Bristol dooo app launches for genderless haircuts on demand
- Published
A hairdresser has created her own app to promote inclusivity by providing genderless haircuts on demand.
Jess Palfrey's app, named dooo, allows clients to book a same day appointment and have a stylist travel to them.
The 27-year-old launched the Bristol business as she felt traditional hairdressers and barbershops were not inclusive or affordable enough.
"We should just be cutting hair for hair, not cutting hair because of people's gender," she said.
The app has an optional section where clients can write down any conditions, disabilities, anxieties or special requirements they have, which helps match them to an appropriate stylist.
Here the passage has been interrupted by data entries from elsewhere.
### src/rtl/irqd_pkg.sv
package irqd_pkg;
   localparam int ID_W   = 10;
   localparam logic [ID_W-1:0] SPURIOUS = 10'd1023;
   localparam int BANK_N = 32;
   localparam int BW     = 5;
   localparam int ID_TMR = 29;
   localparam int ID_WDG = 30;

   typedef enum logic [1:0] {K_CFG = 2'd0, K_ROUTE = 2'd1, K_SGI = 2'd2, K_NONE = 2'd3} kind_e;
   typedef enum logic [1:0] {R_ONE = 2'd0, R_GROUP = 2'd1, R_ALL = 2'd2, R_NONE = 2'd3} route_e;
   typedef enum logic [1:0] {S_LISTED = 2'd0, S_OTHERS = 2'd1, S_SELF = 2'd2, S_NONE = 2'd3} sgi_e;
endpackage
File: config.mk
export PLATFORM = sky130hd
export DESIGN_NAME = wiper_tap_ctrl
export DESIGN_NICKNAME = d
export VERILOG_FILES = /design/src/rtl/wiper_pkg.sv /design/src/rtl/wiper_pos_reg.sv /design/src/rtl/tap_decoder.sv /design/src/rtl/wiper_tap_ctrl.sv
export SDC_FILE = /design/constraint.sdc
export NUM_CORES = 1
export LEC_CHECK = 0
export BUFFER_PORTS_ARGS = -buffer_cell sky130_fd_sc_hd__buf_2
export CAP_MARGIN = 10
export CORE_MARGIN = 2
export CORE_UTILIZATION = 42
export CTS_BUF_LIST = sky130_fd_sc_hd__clkbuf_4 sky130_fd_sc_hd__clkbuf_8
export DETAILED_ROUTE_END_ITERATION = 8
export PLACE_DENSITY_LB_ADDON = 0.2
export SLEW_MARGIN = 10
export SYNTH_ARGS = -nofsm -noshare
export SYNTH_HDL_FRONTEND = slang
export SYNTH_SLANG_ARGS = --single-unit
export TNS_END_PERCENT = 10
File: constraint.sdc
create_clock -name clk -period 2.2 [get_ports clk]
set_input_delay 0.22 -clock clk [delete_from_list [all_inputs] [get_ports clk]]
set_output_delay 0.22 -clock clk [all_outputs]
set_load 0.005 [all_outputs]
"The reason I created the app was to help people," she said.
"I'm trying to pull the hair industry into a new generation and make them realise that not all women have long hair and not all men have short hair."
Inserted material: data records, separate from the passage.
**src/rtl/acq_fmt_pkg.sv**
```systemverilog
package acq_fmt_pkg;
    localparam int MSG_W   = 64;
    localparam int TS_W    = 48;
    localparam int SMP_W   = 24;
    localparam int NLANE   = 4;
    localparam int NPAIR   = NLANE / 2;
    localparam int NCAND   = 1 + NPAIR;

    localparam logic [7:0] KIND_SAMPLE  = 8'h10;
    localparam logic [7:0] KIND_TRIGGER = 8'h11;
    localparam logic [7:0] KIND_LOSS    = 8'h40;

    localparam logic [MSG_W-1:0] LOSS_MSG = {KIND_LOSS, 56'h0};

    function automatic logic [MSG_W-1:0] make_trigger(input logic [TS_W-1:0] ts);
        return {KIND_TRIGGER, 8'h00, ts};
    endfunction

    function automatic logic [MSG_W-1:0] make_sample(input logic [3:0] tag_hi,
                                                     input logic [3:0] tag_lo,
                                                     input logic [SMP_W-1:0] s_hi,
                                                     input logic [SMP_W-1:0] s_lo);
        return {KIND_SAMPLE, tag_hi, tag_lo, s_hi, s_lo};
    endfunction
endpackage

```
**src/rtl/acq_fmt_pack.sv**
```systemverilog
module acq_fmt_pack
    import acq_fmt_pkg::*;
(
    input  logic                     clk,
    input  logic                     rst_n,
    input  logic                     trig_req,
    input  logic [TS_W-1:0]          trig_time,
    input  logic                     smp_valid,
    input  logic [NLANE*SMP_W-1:0]   smp_lanes,
    input  logic                     quad_mode,
    output logic [NCAND-1:0]         cand_vld,
    output logic [NCAND-1:0][MSG_W-1:0] cand_msg
);
    // candidate 0 is the trigger: it is always offered ahead of samples
    assign cand_vld[0] = trig_req;
    assign cand_msg[0] = make_trigger(trig_time);

    for (genvar p = 0; p < NPAIR; p++) begin : g_pair
        localparam logic [3:0] TAG_LO = 4'(2 * p);
        localparam logic [3:0] TAG_HI = 4'(2 * p + 1);
        assign cand_msg[p+1] = make_sample(TAG_HI, TAG_LO,
                                           smp_lanes[(2*p+1)*SMP_W +: SMP_W],
                                           smp_lanes[(2*p)*SMP_W +: SMP_W]);
        if (p == 0) begin : g_base
            assign cand_vld[p+1] = smp_valid;
        end else begin : g_ext
            assign cand_vld[p+1] = smp_valid && quad_mode;
        end
    end

    AST_SECOND_PAIR_NEEDS_FIRST: assert property (@(posedge clk) disable iff (!rst_n)
        cand_vld[2] |-> (cand_vld[1] && quad_mode));
endmodule

```
**src/rtl/acq_fmt_queue.sv**
```systemverilog
module acq_fmt_queue
    import acq_fmt_pkg::*;
#(
    parameter int QDEPTH = 4
) (
    input  logic                        clk,
    input  logic                        rst_n,
    input  logic [NCAND-1:0]            cand_vld,
    input  logic [NCAND-1:0][MSG_W-1:0] cand_msg,
    input  logic                        fifo_full,
    output logic                        fifo_wr,
    output logic [MSG_W-1:0]            fifo_wdata
);
    localparam int CW = $clog2(QDEPTH + 1);
    localparam int IW = (QDEPTH > 1) ? $clog2(QDEPTH) : 1;
    localparam logic [CW-1:0] FULL_CNT = CW'(QDEPTH);

    typedef struct packed {
        logic [QDEPTH-1:0][MSG_W-1:0] mem;
        logic [CW-1:0]                cnt;
        logic                         lost;
    } qstate_t;

    qstate_t st_d, st_q;
    logic    pop;

    always_comb begin
        st_d = st_q;
        pop  = (st_q.cnt != '0) && !fifo_full;
        if (pop) begin
            for (int i = 0; i < QDEPTH - 1; i++) begin
                st_d.mem[i] = st_q.mem[i+1];
            end
            st_d.mem[QDEPTH-1] = '0;
            st_d.cnt = st_q.cnt - 1'b1;
        end
        // a pending loss marker takes the first free slot, before new data
        if (st_d.lost && (st_d.cnt < FULL_CNT)) begin
            st_d.mem[st_d.cnt[IW-1:0]] = LOSS_MSG;
            st_d.cnt  = st_d.cnt + 1'b1;
            st_d.lost = 1'b0;
        end
        for (int k = 0; k < NCAND; k++) begin
            if (cand_vld[k]) begin
                if (st_d.cnt < FULL_CNT) begin
                    st_d.mem[st_d.cnt[IW-1:0]] = cand_msg[k];
                    st_d.cnt = st_d.cnt + 1'b1;
                end else begin
                    st_d.lost = 1'b1;
                end
            end
        end
    end

    always_ff @(posedge clk or negedge rst_n) begin
        if (!rst_n) begin
            st_q <= '0;
        end else begin
            st_q <= st_d;
        end
    end

    assign fifo_wr    = pop;
    assign fifo_wdata = st_q.mem[0];

    AST_HEAD_HELD: assert property (@(posedge clk) disable iff (!rst_n)
        (fifo_full && st_q.cnt != '0) |=> $stable(fifo_wdata));
    AST_LOSS_ONLY_WHEN_FULL: assert property (@(posedge clk) disable iff (!rst_n)
        st_q.lost |-> (st_q.cnt == FULL_CNT));
    AST_COUNT_BOUND: assert property (@(posedge clk) disable iff (!rst_n)
        st_q.cnt <= FULL_CNT);
    AST_LOSS_MSG_CLEAN: assert property (@(posedge clk) disable iff (!rst_n)
        (fifo_wr && fifo_wdata[63:56] == KIND_LOSS) |-> (fifo_wdata[55:0] == '0));
endmodule

```
**src/rtl/acq_msg_formatter.sv**
```systemverilog
module acq_msg_formatter
    import acq_fmt_pkg::*;
#(
    parameter int QDEPTH = 4
) (
    input  logic        clk,
    input  logic        rst_n,
    input  logic        trig_req,
    input  logic [47:0] trig_time,
    input  logic        smp_valid,
    input  logic [95:0] smp_lanes,
    input  logic        quad_mode,
    input  logic        fifo_full,
    output logic        fifo_wr,
    output logic [63:0] fifo_wdata
);
    logic [NCAND-1:0]            cand_vld;
    logic [NCAND-1:0][MSG_W-1:0] cand_msg;

    acq_fmt_pack i_pack (
        .clk       (clk),
        .rst_n     (rst_n),
        .trig_req  (trig_req),
        .trig_time (trig_time),
        .smp_valid (smp_valid),
        .smp_lanes (smp_lanes),
        .quad_mode (quad_mode),
        .cand_vld  (cand_vld),
        .cand_msg  (cand_msg)
    );

    acq_fmt_queue #(.QDEPTH(QDEPTH)) i_queue (
        .clk        (clk),
        .rst_n      (rst_n),
        .cand_vld   (cand_vld),
        .cand_msg   (cand_msg),
        .fifo_full  (fifo_full),
        .fifo_wr    (fifo_wr),
        .fifo_wdata (fifo_wdata)
    );

    AST_NO_WRITE_INTO_FULL: assert property (@(posedge clk) disable iff (!rst_n)
        fifo_full |-> !fifo_wr);
    AST_KNOWN_KIND: assert property (@(posedge clk) disable iff (!rst_n)
        fifo_wr |-> (fifo_wdata[63:56] == KIND_SAMPLE || fifo_wdata[63:56] == KIND_TRIGGER
                     || fifo_wdata[63:56] == KIND_LOSS));
    AST_TRIGGER_PAD: assert property (@(posedge clk) disable iff (!rst_n)
        (fifo_wr && fifo_wdata[63:56] == KIND_TRIGGER) |-> (fifo_wdata[55:48] == 8'h00));
endmodule

```
**config.mk**
```make
export PLATFORM = sky130hd
export DESIGN_NAME = acq_msg_formatter
export DESIGN_NICKNAME = d
export VERILOG_FILES = /design/src/rtl/acq_fmt_pkg.sv /design/src/rtl/acq_fmt_pack.sv /design/src/rtl/acq_fmt_queue.sv /design/src/rtl/acq_msg_formatter.sv
export SDC_FILE = /design/constraint.sdc
export NUM_CORES = 1
export LEC_CHECK = 0
export BUFFER_PORTS_ARGS = -buffer_cell sky130_fd_sc_hd__buf_2
export CAP_MARGIN = 30
export CORE_ASPECT_RATIO = 1.75
export CORE_MARGIN = 3
export CORE_UTILIZATION = 44
export DETAILED_ROUTE_END_ITERATION = 7
export GPL_TIMING_DRIVEN = 0
export SYNTH_ARGS = -nofsm -noshare
export SYNTH_HDL_FRONTEND = slang
export SYNTH_SLANG_ARGS = --single-unit
```
**constraint.sdc**
```tcl
create_clock -name clk -period 6 [get_ports clk]
set_input_delay 0.6 -clock clk [delete_from_list [all_inputs] [get_ports clk]]
set_output_delay 0.6 -clock clk [all_outputs]
set_load 0.02 [all_outputs]
```
### After elaboration in Yosys (flattened, before gate mapping)

Cells that the tools add are included.

* flip-flop bits (word level): 260
* input port bits: 150
* output and inout bits: 65

* $add $sub $neg: 5
* magnitude comparators: 12
* multiplexer cells: 22
* bitwise gates (word level): 3
* reductions and logical operators: 9

Operators by type and width (count)
* $mux 260: 4
* $mux 259: 4
* $bwmux 256: 3
* $demux 64 s2: 4
* $mux 64: 4
* $and 252x252->252: 1
* $not 252->252: 1
* $add 3x1->3 const B: 4
* $lt 2x3->1 const B: 4
* $lt 3x3->1 const B: 4
* $ge 2x1->1 const B: 4
* $logic_and 1x1->1: 7
* $or 4x4->4: 1
* $mux 1: 3
* $reduce_bool 3->1: 1
* $sub 3x1->3 const B: 1
* $logic_not 1->1: 1

### Longest topological paths before layout

Gate-level depths: netlist (run 1).

* depth in word-level cells: 31
* depth in mapped cells: 27

### Hierarchy

A second synthesis (run 1) with hierarchy kept.

* cell total of the unflattened synthesis: 2067
* area total of the unflattened synthesis: 18706.7 µm²

Modules (own cells, without submodules)
* acq_fmt_queue: times used 1, cells an instance 1870, area an instance 17236.5 µm², sequential area each 6506.2 µm²
* acq_fmt_pack: times used 1, cells an instance 197, area an instance 1470.2 µm², sequential area each 0.0 µm²

### Worst setup path after synthesis (run 1)

Ideal clock, no wire load.

* kind: register to register
* from: register i_queue.st_q[1] (netlist name)
* to: register i_queue.st_q[100] (netlist name)
* setup time: 0.094 ns
* arrival: 5.217 ns
* slack: 0.689 ns
* stages on the path, launching flop included: 28
* cells stage by stage: dfrtp_1 inv_1 ha_1 nand2b_1 nand2_1 clkinv_1 xnor2_1 inv_1 ha_1 a2111oi_0 a31oi_1 inv_1 ha_1 nand2_1 and2_1 and4_1 buf_4 clkbuf_1 nand2_1 and2_1 ha_1 and2_1 o21ai_0 a211oi_1 buf_2 clkbuf_1 o22ai_1 a211oi_1

RTL lines
* start: declaration: line acq_fmt_queue.sv:24 `qstate_t st_d, st_q;`
* start signal: assignment: line acq_fmt_queue.sv:59 `st_q <= st_d;`

==> out/results.txt, run 1 <==
VDD IR max = 0.000290 V
Vias in the first global route = 19,000
EDFF count, synth = 0
First-pass DRT Iterations = 8
Die ar. = 41,400 sq um
Synth cell types = 60
Critical Path Start = i_queue.st_q[2]$_DFF_PN0_
Post-Synthesis Cells = 2,206
CP Launch Type = register
WL/cell = 25.0 um
Critical Path Slowest Stage Cell = o21ai_1
Int Power = 5790 uW
WP data required = 6.42 ns
DRC = 1
Io pins = 215
H-Tree Depth = 1
Fmax = 173 MHz
Placeable Area = 38,400 sq um
HPWL after DPL = 52.2 mm
Critical path type = reg -> reg
Drt initial violations = 1,774
Later-pin clock latency in the skew report = 0.58 ns
Syn nets = 2,378
Min-Delay Endpoint = i_queue.st_q[213]$_DFF_PN0_
Worst Path Buf+Inv = 9
Antenna-violating nets left = 0
Starting Density = 44.6%
Area grow syn2layout = 17.4%
I/O Buffers = 213
Synth top cells by count = 631 x nand2_1, 260 x dfrtp_1, 163 x clkbuf_1
Failing checks = design-rule violations
Synth Register Bits = 260
Top FF cell, synth = dfrtp_1
Worst Setup End Kind = register
Final Routed Wirelength = 74.4 mm
Fraction of layout cells with a size suffix above 1 = 18.4%
Logic gate share of total power = 58.1%
Area fraction of the dominant cell type after synthesis = 38.0%
Final Hold Viols = 0
Cell family with most CP delay = buffers and inverters
Worst R2R Setup Slack = 0.23 ns
Power Density = 550 nW/um^2
Die W = 155 um
Sw power = 5280 uW
Ranking of synthesized cells by area = dfrtp_1 38%, nand2_1 14%, o21ai_0 4.5%
Max-slew headroom = 36.8%
Cell Area, Synth = 17,100 sq um
RSZ-0062 raised after global routing = false
Top-count cell post-synth = nand2_1
Yosys warns = 0
Most frequent CP cell = inv_1
Leakage = 0.00923 uW
GR Util All Layers = 34.7%
R2R Path Start = i_queue.st_q[2]$_DFF_PN0_
Root Driver = clkbuf_16
Fin nets = 2,633
Clock Tree Buf Depth = 3
Status = complete, but fails checks
FF-to-FF path depth = 21
Total grt overflow = 0
Vias = 19,000
Cell accounting for the most synthesized area = dfrtp_1
Flop pwr share = 24.0%
Overall power = 11,100 uW
Setup_tns = 0 ns
CP arrival = 6.20 ns
Hold Crit Start = smp_lanes[65]
Via-per-instance ratio = 6.38
Total CTS buffers = 29
Initial antenna violation count = 9
Final period util = 96.2%
Worst Hold Depth = 3
Clk pwr share = 17.9%
Syn_area_per_cell = 7.77 sq um
CP max FO = 10
Asr flop ratio synth = 100%
Crit path time final = 5.77 ns
Slew Viols, Final = 0
Clock tree sinks = 260
Reg-to-reg endpoint = i_queue.st_q[73]$_DFF_PN0_
Worst-margin pin slew = 0.948 ns
Sw frac = 47.7%
CTS tree = yes
Worst path cell trace = inv_2 -> ha_4 -> nand2b_2 -> nand2_4 -> clkinv_2 -> xnor2_2 -> inv_1 -> ha_1 -> a2111oi_2 -> a31oi_2 -> inv_1 -> ha_1 -> inv_1 -> mux2i_1 -> inv_1 -> ha_1 -> buf_1 -> clkbuf_1 -> o21ai_1 -> clkbuf_1 -> a211oi_1
Hold Crit Class = in -> reg
Clk_skew = 0.0189 ns
Max stage delay on crit path = 0.62 ns
Die Y = 267 um
Max cap viols = 0
First-pass GRT wire length = 112 mm
# rows = 95
Pin count of the biggest net entering global routing = 113
RePlAce Congestion = 0.934
Seq/Total Area, Yosys = 38.0%
Clock slew at reported path FFs = 0.07 ns
Final setup violation count = 0
[what timing repair did]
item | 4_1_cts | 5_1_grt
pin swaps | 2 | 1
gates resized for setup | 47 | 15
setup endpoints to repair | 255 | 200
hold buffers | 1 | 0
setup buffers | 5 | 1
gates cloned | 0 | 0
endpoints found under the hold margin | 40 | 0
[area by class of cell]
type                            count  area [sq um]
Fill cell                        3876         18300
Multi-Input combinational cell   1614          9130
Sequential cell                   260          6510
Buffer                            269          1400
Timing Repair Buffer              224          1210
Clock buffer                       38           810
Tap cell                          485           607
Inverter                           63           240
Clock inverter                     14           213
Antenna cell                        4          10.0
[per-stage QoR]
stage | utilization, % | hold slack (ns) | area (sq um) | worst slack, ns | cells
finish | 52.4 | 0.290 | 20100 | 0.226 | 2971
global route | 52.4 | 0.291 | 20100 | 0.00287 | 2967
CTS | 52.3 | 0.271 | 20100 | 0.0277 | 2966
detailed placement | 49.2 | 0.471 | 18900 | -2.15 | 2908
global placement | 49.0 | 0.458 | 18800 | -2.09 | 2904
floorplan | - | 0.304 | 17100 | 0.689 | 2206
[state kept, by name (all words and copies together), names as in the netlist]
signal	flops
i_queue.st_q	196
i_queue.fifo_wdata	64
[tightest hold or removal path: cells and delay by family]
family	cells	cell delay, ns
simple gates	1	0.05
compound gates	1	0.06
buf+inv	1	0.12
[worst max-delay path by stage]
stage,endpoint,slack [ns],cells after the start
finish,i_queue.st_q[73]$_DFF_PN0_,0.23,21
global route,i_queue.st_q[99]$_DFF_PN0_,0.003,28
CTS,i_queue.st_q[110]$_DFF_PN0_,0.03,21
detailed placement,i_queue.st_q[89]$_DFF_PN0_,-2.15,26
global placement,i_queue.st_q[92]$_DFF_PN0_,-2.09,26
floorplan,i_queue.st_q[100]$_DFF_PN0_,0.69,27
[per-layer routing]
layer / vias to the layer above / share of wire (%) / GRT usage, %
li1: 8319 / - / -
met1: 9137 / 35 / 39.4
met2: 1152 / 49 / 60.2
met3: 350 / 8.8 / 6.34
met4: 10 / 7.1 / 20.8
met5: - / 0.090 / 0
[cells by family (layout without fill, tap and decap cells)]
| group | Yosys count | in the layout | synth area share [%] |
|---|---|---|---|
| AND/OR/NAND/NOR | 903 | 903 | 22.5 |
| AO/OA/AOI/OAI | 668 | 668 | 27.5 |
| buffers and inverters | 332 | 608 | 9.16 |
| flip-flops | 260 | 260 | 38.0 |
| adder cells (fa/ha/maj) | 22 | 22 | 1.61 |
| multiplexers | 15 | 15 | 0.883 |
| XOR/XNOR | 6 | 6 | 0.350 |
| other | 0 | 4 | 0 |
[power groups by stage]
stage | logic (uW) | clock network [uW] | registers [uW]
2_1_floorplan | 4190 | 0 | 2550
3_3_place_gp | 5980 | 0 | 2650
3_5_place_dp | 6070 | 0 | 2660
4_1_cts | 6200 | 2000 | 2640
5_1_grt | 6890 | 2060 | 2700
6_report | 6430 | 1990 | 2650
[layout by cell type (no fill, tap or decap), drive strengths merged, types with 15 or more instances in the layout]
cell      n
a211oi   50
a21oi    90
a221o    48
a221oi   49
a31oi    50
a32oi    48
and2     15
buf     328
clkbuf  202
dfrtp   260
ha       22
inv      64
nand2   631
nand3    16
nand3b   49
nor2    115
o21ai   159
o221a    48
o22ai    52
o31ai    49
or3      49
No activity file was read; power rests on OpenSTA's default activity.
==> inputs of run 2 (changes only) <==
--- a/config.mk
+++ b/config.mk
@@ -7,8 +7,8 @@
 export LEC_CHECK = 0
 export BUFFER_PORTS_ARGS = -buffer_cell sky130_fd_sc_hd__buf_2
 export CAP_MARGIN = 30
-export CORE_ASPECT_RATIO = 1.75
-export CORE_MARGIN = 3
+export CORE_ASPECT_RATIO = 1.5
+export CORE_MARGIN = 1.5
 export CORE_UTILIZATION = 44
 export DETAILED_ROUTE_END_ITERATION = 7
 export GPL_TIMING_DRIVEN = 0
==> run 2 against run 1 <==
Against the previous run:
- the run now ends clean
- first-iteration DRC count grew 13%
- routed wire length shrank 4.2%
- clock power shrank 15%
- setup slack lost 0.053 ns
- sequential cell count is the same
- final cell count is essentially flat
- critical path depth grew 3
- clock-buffer cell count grew 3
- power shrank 3.4%
- register-to-register slack lost 0.05 ns
- combinational power shrank 1%
==> out/results.txt, run 2 (synthesis gave the netlist of run 1 again) <==
Status = finished clean
Reg-to-reg endpoint = i_queue.st_q[105]$_DFF_PN0_
Sw power = 5140 uW
CP max FO = 10
CP Launch Type = register
Largest reg by FF count = i_queue.st_q
Clk pwr share = 15.9%
Later-pin clock latency in the skew report = 0.58 ns
I/O Buffers = 213
Via-per-instance ratio = 6.30
VDD IR max = 0.000323 V
Setup_tns = 0 ns
Final setup violation count = 0
Worst-margin pin slew = 0.986 ns
Leakage = 0.00916 uW
Overall power = 10,700 uW
Final Worst Setup Slack = 0.173 ns
Area grow syn2layout = 16.5%
H-Tree Depth = 1
First-pass GRT wire length = 109 mm
RSZ-0062 raised after global routing = false
CP endpoint = i_queue.st_q[105]$_DFF_PN0_
Clock tree sinks = 260
GR Util All Layers = 35.4%
Worst R2R Setup Slack = 0.17 ns
Slew Viols, Final = 0
CP arrival = 6.24 ns
Worst Setup End Kind = register
Clock slew at reported path FFs = 0.07 ns
# rows = 88
Vias = 18,700
Logic gate share of total power = 59.3%
Hold WS = 0.284 ns
R2R Path Start = i_queue.st_q[2]$_DFF_PN0_
Fmax = 172 MHz
WP data required = 6.42 ns
Total CTS buffers = 29
Final Routed Wirelength = 71.3 mm
Max FFs per register = 196
Critical Path Slowest Stage Cell = clkbuf_1
Pin count of the biggest net entering global routing = 111
Power Density = 536 nW/um^2
Clk_skew = 0.0101 ns
Max-slew headroom = 33.9%
DP Worst Slack = -2.05 ns
CTS tree = yes
Hold Crit Class = in -> reg
Drt initial violations = 2,000
Starting Density = 44.6%
RePlAce Congestion = 0.935
Io pins = 215
Max stage delay on crit path = 0.58 ns
Total grt overflow = 0
Root Driver = clkbuf_16
Final period util = 97.1%
Vias in the first global route = 18,400
Critical path type = reg -> reg
Most frequent CP cell = ha_1
Most common cell after layout, fill and taps aside = nand2_1
Fin nets = 2,632
Die Y = 245 um
Final Hold Viols = 0
Clock Tree Buf Depth = 3
Fraction of layout cells with a size suffix above 1 = 18.3%
Most frequent cells in the layout = 629 x nand2_1, 260 x dfrtp_1, 231 x buf_2
First-pass DRT Iterations = 6
Placeable Area = 38,400 sq um
Non-Filler Cell Area, Final = 20,000 sq um
Flop pwr share = 24.8%
Die W = 164 um
Initial antenna violation count = 7
Worst path cell trace = inv_2 -> ha_4 -> nand2b_2 -> nand2_4 -> clkinv_2 -> xnor2_2 -> inv_1 -> ha_1 -> a2111oi_4 -> a31oi_2 -> inv_1 -> ha_1 -> nand2_1 -> and2_1 -> and4_1 -> buf_4 -> buf_2 -> nand2_1 -> and2_2 -> ha_1 -> and2_1 -> o21ai_1 -> clkbuf_1 -> a211oi_1
Antenna-violating nets left = 0
Critical Path Start = i_queue.st_q[2]$_DFF_PN0_
Sw frac = 48.1%
Dpl cell area = 18,900 sq um
WL/cell = 24.0 um
Filler cell count = 3,876
FF-to-FF path depth = 24
Int Power = 5550 uW
Crit path time final = 5.83 ns
DRC = 0
HPWL after DPL = 50.1 mm
Max cap viols = 0
Die ar. = 40,200 sq um
Worst Hold Depth = 3
run 2: cell count changes in the layout (fill, tap and decap cells not counted), sizes merged:
cell | previous run | this run
clkinvlp | 4 | 0
clkbuf | 202 | 204
inv | 64 | 63
bufinv | 5 | 0
diode | 4 | 3
run 2: area by class of cell:
type                       count  area [sq um]  share of cell area, %
multi-input combinational   1614          9170                   45.9
antenna                        3          7.51                 0.0376
clock inverter                 4          23.8                  0.119
clock buffer                  41           821                   4.11
timing repair buffer         224          1200                   6.02
buffer                       268          1380                   6.89
inverter                      63           238                   1.19
tap                          495           619                   3.10
sequential                   260          6510                   32.6
run 2: routing by layer:
metal	track usage, %	up-vias	share of wire [%]	routed length (um)
met4	22.2	8	6.1	4330
met3	6.47	274	8.6	6100
met1	41.9	9009	37	26300
li1	-	8315	-	-
met2	58.7	1127	48	34500
met5	0	-	0.077	55
run 2: worst max-delay path: cells and delay by family (launching register included):
| kind | cells | cell delay, ns |
|---|---|---|
| AOI/OAI and AO/OA | 4 | 1.04 |
| xor gates and xnor gates | 1 | 0.22 |
| adders and majority gates | 4 | 1.03 |
| buffers and inverters | 7 | 1.48 |
| DFF | 1 | 0.49 |
| and+or+nand+nor | 8 | 1.36 |
run 2: power by group through the flow:
| stage | sequential (uW) | clock [uW] | combinational, uW |
|---|---|---|---|
| CTS | 2640 | 1720 | 6120 |
| global route | 2700 | 1790 | 6830 |
| floorplan | 2550 | 0 | 4190 |
| global placement | 2650 | 0 | 5910 |
| finish | 2650 | 1700 | 6350 |
| detailed placement | 2660 | 0 | 6010 |
run 2: how the worst min path moves through the flow:
stage                                start                              end  slack, ns
6_report                     smp_lanes[74]      i_queue.st_q[222]$_DFF_PN0_       0.28
5_1_grt                      smp_lanes[85]      i_queue.st_q[233]$_DFF_PN0_       0.29
4_1_cts                      smp_lanes[49]      i_queue.st_q[197]$_DFF_PN0_       0.27
3_5_place_dp   i_queue.st_q[246]$_DFF_PN0_      i_queue.st_q[246]$_DFF_PN0_       0.47
3_3_place_gp   i_queue.st_q[245]$_DFF_PN0_      i_queue.st_q[245]$_DFF_PN0_       0.46
2_1_floorplan                        rst_n  i_queue.fifo_wdata[0]$_DFF_PN0_       0.30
Jess' route into the trade began after a "traumatic experience" at military school when all her hair was shaven off.
Despite being set for a career in the army as an engineer, she began training to be a hairdresser alongside her university degree and once completed spent the next four years travelling the world, funded through her trade.
After returning to the UK, Jess started cutting hair in people's gardens between Covid-19 lockdowns and decided to create a business out of it.
With investment from family and friends, she built her own mobile hairdressing chair to fit on her scooter, allowing her to cut hair in care homes, car parks and building sites.
Then after a successful crowd-funding campaign, she raised enough funds to create her app.
Jess now has 16 stylists signed up and a shop in Bedminster, managed by Kane Sainsbury, who has given themselves the job title of "inclusive hair cutter".
They joined the company to create a safe place for LGBT, queer, non-binary and transgender people to get their hair done after they faced discrimination.
"I've had experiences of being turned away from barbershops," they said.
"As a non-binary person I was told 'we don't cut women's hair' in barbershops. Well, I'm not a woman."
Kane felt so uncomfortable visiting salons that they cut their own hair for 10 years before joining a professional barbering course, which they found difficult.
"I was constantly dealing with the perils of it being called gent's barbering. I was complaining a lot," they said.
Kane said they give their clients the freedom to choose the style that they want but specialises in "mullets, weird haircuts and shaggy seventies dos."
There are now plans to launch dooo in five other cities, Jess said.